ASSIGNMENT. Which lines in the records below contain the word "biggest"? Return each of them.

RECORDS FOR THIS TASK.
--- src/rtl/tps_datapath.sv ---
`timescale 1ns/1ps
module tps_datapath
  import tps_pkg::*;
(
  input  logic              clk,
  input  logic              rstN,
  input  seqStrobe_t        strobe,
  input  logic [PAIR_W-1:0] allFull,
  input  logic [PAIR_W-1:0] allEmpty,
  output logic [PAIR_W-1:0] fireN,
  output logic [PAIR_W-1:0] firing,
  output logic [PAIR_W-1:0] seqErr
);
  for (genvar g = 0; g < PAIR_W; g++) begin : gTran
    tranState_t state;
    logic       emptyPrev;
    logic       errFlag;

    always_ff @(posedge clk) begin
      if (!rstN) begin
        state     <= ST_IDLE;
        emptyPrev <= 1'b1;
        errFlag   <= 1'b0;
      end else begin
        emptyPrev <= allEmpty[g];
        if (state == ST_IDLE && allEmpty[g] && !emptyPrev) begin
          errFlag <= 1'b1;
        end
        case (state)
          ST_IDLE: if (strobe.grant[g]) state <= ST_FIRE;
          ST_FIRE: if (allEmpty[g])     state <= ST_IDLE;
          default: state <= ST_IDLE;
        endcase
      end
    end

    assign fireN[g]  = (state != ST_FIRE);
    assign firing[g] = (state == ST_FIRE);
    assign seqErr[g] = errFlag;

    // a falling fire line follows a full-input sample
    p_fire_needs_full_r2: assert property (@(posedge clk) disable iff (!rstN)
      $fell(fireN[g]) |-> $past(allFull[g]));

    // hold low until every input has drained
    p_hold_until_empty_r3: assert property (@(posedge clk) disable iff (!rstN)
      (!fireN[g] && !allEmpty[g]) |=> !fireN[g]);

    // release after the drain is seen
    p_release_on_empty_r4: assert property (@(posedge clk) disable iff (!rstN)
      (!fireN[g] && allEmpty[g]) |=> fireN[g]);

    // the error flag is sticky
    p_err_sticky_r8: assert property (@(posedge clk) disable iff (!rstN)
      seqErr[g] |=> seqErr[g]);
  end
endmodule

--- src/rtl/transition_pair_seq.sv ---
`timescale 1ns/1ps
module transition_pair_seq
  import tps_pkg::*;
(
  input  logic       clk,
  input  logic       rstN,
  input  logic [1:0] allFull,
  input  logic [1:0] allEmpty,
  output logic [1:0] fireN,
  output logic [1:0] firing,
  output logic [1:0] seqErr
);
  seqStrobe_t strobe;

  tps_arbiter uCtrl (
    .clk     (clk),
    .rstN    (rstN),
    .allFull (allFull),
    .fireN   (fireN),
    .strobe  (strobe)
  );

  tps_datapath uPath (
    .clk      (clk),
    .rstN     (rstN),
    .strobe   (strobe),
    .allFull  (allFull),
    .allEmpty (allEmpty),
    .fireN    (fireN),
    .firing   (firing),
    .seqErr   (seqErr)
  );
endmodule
--
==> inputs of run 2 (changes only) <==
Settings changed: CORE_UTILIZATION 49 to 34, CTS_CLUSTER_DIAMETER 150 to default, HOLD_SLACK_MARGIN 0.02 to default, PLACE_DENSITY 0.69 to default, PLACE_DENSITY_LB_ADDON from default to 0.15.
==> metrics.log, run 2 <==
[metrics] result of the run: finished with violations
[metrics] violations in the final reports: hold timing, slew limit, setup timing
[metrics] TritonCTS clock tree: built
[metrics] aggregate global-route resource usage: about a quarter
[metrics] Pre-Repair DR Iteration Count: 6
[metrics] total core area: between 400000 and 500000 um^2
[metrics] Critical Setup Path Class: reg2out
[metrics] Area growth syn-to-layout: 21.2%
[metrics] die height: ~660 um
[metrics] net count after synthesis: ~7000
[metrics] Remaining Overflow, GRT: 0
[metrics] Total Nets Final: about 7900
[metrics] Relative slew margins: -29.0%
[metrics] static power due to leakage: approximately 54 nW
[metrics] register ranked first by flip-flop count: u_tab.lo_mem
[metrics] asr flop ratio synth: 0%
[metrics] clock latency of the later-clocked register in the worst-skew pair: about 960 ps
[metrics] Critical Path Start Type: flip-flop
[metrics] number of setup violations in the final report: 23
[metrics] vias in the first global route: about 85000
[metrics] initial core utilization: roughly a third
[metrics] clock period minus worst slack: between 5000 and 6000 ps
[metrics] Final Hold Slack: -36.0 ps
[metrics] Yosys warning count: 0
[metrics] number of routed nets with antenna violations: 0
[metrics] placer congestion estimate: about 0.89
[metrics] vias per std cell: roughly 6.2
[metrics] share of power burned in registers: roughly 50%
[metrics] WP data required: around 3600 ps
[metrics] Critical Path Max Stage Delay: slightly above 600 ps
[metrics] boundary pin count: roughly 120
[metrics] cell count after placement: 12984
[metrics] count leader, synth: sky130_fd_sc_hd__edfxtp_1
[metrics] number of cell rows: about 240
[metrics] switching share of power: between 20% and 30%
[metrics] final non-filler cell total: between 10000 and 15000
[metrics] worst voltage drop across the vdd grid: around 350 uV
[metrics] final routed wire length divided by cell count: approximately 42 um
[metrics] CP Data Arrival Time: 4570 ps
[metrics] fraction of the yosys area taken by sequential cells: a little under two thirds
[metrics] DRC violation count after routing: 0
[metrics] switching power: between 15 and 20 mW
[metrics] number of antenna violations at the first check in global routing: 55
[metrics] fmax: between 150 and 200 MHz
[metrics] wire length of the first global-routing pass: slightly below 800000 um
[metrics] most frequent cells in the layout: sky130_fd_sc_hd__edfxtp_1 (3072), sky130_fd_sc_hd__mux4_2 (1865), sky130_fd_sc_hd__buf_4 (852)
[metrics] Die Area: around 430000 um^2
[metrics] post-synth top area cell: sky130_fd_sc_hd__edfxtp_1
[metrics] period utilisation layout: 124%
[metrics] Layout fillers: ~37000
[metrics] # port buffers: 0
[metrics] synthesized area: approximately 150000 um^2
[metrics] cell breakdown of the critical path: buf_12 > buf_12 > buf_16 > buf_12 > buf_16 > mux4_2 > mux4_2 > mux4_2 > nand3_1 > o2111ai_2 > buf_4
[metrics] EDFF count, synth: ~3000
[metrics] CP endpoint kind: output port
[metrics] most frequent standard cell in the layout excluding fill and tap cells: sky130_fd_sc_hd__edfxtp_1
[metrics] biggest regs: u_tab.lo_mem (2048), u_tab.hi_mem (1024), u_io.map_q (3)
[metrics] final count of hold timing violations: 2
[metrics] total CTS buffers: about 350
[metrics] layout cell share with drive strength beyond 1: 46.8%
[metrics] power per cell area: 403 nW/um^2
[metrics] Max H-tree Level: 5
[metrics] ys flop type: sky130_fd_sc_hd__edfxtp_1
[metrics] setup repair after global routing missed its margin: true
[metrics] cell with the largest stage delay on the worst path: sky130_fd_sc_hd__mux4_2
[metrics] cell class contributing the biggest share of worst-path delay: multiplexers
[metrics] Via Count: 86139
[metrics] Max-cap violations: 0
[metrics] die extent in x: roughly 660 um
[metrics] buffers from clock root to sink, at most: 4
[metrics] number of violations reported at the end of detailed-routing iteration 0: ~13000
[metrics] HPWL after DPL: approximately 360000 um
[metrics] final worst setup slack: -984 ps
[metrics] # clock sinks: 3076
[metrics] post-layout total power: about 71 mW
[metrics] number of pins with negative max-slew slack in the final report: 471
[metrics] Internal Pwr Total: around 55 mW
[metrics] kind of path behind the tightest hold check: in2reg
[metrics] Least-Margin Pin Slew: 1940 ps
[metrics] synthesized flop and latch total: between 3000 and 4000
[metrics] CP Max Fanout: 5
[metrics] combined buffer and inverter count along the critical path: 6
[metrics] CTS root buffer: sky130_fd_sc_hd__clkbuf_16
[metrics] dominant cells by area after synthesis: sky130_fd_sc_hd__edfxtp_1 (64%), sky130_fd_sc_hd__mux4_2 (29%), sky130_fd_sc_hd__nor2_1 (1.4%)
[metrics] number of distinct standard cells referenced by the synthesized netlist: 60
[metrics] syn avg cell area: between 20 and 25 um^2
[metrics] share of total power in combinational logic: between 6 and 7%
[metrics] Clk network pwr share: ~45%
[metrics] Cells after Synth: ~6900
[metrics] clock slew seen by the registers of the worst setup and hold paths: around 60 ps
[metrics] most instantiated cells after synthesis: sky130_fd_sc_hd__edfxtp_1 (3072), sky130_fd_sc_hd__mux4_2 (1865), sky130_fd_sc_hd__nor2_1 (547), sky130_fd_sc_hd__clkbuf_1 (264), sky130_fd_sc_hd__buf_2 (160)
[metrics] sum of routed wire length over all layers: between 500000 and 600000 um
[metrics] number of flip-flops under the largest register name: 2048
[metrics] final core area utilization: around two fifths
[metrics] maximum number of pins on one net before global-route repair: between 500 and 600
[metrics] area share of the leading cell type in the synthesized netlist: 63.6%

TASK RESULT.
[metrics] biggest regs: u_tab.lo_mem (2048), u_tab.hi_mem (1024), u_io.map_q (3)
[metrics] cell class contributing the biggest share of worst-path delay: multiplexers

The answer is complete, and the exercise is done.